Figure 3. Model of RGS12 action in the differential behavioral outputs of kappa opioid receptor (KOR) signaling, as derived from recent published work using Rgs12-deficient mouse strains.

^137,138 (A) Dynorphin-induced activation of KOR, as occurs during stress, dissociates G_i/o-coupled heterotrimers into free G protein subunits, evokes G protein-dependent signal transduction (thick grey arrow) and, ultimately, produces analgesia and also regulates dopamine homeostasis by the pre-synaptic dopamine transporter (DAT). RGS12 expression is known to reduce KOR-mediated G protein signaling via its central RGS domain (by accelerating GTP hydrolysis of Gα_i/o·GTP) and its C–terminal GoLoco motif (by trapping Gα_i·GDP).
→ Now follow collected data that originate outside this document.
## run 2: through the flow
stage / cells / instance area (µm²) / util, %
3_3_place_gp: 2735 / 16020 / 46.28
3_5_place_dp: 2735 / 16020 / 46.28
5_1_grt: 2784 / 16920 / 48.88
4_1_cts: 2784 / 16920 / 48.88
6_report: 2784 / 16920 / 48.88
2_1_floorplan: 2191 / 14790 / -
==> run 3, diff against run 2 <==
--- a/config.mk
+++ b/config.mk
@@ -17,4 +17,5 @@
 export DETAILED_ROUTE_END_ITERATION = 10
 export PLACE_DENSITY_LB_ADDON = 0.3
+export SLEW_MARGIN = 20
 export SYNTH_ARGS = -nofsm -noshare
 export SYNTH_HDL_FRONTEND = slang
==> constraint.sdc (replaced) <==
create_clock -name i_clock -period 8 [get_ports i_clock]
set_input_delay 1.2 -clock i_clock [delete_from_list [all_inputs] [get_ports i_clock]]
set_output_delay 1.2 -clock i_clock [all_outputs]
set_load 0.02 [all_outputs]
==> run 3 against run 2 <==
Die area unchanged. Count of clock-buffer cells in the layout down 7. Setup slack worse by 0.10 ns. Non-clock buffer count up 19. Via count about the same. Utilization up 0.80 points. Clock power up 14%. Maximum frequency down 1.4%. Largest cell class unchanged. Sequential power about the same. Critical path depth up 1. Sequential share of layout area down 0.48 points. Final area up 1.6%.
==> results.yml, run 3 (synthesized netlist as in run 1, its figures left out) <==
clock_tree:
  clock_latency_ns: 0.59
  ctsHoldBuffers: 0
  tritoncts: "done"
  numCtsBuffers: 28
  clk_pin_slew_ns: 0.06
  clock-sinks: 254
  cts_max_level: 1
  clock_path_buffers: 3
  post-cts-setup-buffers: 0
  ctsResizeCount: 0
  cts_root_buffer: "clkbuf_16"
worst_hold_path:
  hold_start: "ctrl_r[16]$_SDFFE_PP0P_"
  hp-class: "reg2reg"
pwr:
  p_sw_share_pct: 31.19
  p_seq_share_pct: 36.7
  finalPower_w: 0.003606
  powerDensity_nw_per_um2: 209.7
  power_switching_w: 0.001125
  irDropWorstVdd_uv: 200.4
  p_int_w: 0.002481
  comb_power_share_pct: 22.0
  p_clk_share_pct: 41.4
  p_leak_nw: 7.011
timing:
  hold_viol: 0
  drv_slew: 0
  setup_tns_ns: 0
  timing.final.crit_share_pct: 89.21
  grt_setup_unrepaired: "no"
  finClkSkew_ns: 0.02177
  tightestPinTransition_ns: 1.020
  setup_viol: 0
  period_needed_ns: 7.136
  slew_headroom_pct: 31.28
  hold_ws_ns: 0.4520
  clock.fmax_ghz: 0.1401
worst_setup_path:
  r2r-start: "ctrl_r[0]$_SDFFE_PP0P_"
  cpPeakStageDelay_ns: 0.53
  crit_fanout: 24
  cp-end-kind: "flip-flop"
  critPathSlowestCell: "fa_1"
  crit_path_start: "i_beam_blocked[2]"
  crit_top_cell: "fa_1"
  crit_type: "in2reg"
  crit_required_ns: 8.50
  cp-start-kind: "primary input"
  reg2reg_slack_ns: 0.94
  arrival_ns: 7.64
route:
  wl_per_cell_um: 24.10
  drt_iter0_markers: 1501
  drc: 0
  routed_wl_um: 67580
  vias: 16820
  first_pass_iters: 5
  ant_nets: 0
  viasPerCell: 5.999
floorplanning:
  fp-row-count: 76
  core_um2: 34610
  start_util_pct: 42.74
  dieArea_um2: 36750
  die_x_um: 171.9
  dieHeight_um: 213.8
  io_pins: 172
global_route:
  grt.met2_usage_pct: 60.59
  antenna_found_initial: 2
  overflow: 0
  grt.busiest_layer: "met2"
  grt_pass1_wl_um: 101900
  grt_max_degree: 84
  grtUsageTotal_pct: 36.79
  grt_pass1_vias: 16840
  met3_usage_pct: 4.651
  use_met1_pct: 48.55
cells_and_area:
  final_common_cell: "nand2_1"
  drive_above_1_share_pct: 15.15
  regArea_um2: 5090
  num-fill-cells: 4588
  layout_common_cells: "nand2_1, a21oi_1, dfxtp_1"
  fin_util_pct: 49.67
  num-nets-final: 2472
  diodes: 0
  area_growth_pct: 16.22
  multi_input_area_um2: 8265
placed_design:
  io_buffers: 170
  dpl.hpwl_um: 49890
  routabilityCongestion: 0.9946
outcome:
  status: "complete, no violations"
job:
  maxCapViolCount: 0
RGS12 also contains an N-terminal PDZ domain that likely interacts with the C-terminal PDZ domain docking site of KOR (‘NKPV-c’). RGS12 also contains tandem Ras-binding domains (RBDs) that we previously established interact with activated H-Ras and Raf to enable MAPK/ERK scaffolding properties¹⁵⁰. Agonist-stimulated KOR activation also drives GRK3-dependent βarrestin2 recruitment, resulting in receptor internalization, βarrestin-dependent signal transduction (thick red arrow) and, ultimately, aversive behavior (in parallel to decreased extracellular dopamine). RGS12 expression augments KOR agonist-stimulated βarrestin recruitment independent of its GAP and GDI activity¹³⁷, suggesting that RGS12 modulates GRK3 activity on activated KOR (KOR*) and/or enhances βarrestin2 recruitment and/or function by as yet undetermined molecular mechanisms. (B) Loss of RGS12 in mice results in concomitant increases in KOR-mediated G protein signaling and decreases in βarrestin2 recruitment, thus resulting in enhanced KOR agonist-stimulated analgesia and enhanced DAT function causing enhanced dopamine reuptake (thicker green arrow), as well as an attenuation of KOR-stimulated aversion (thinner grey arrow), respectively.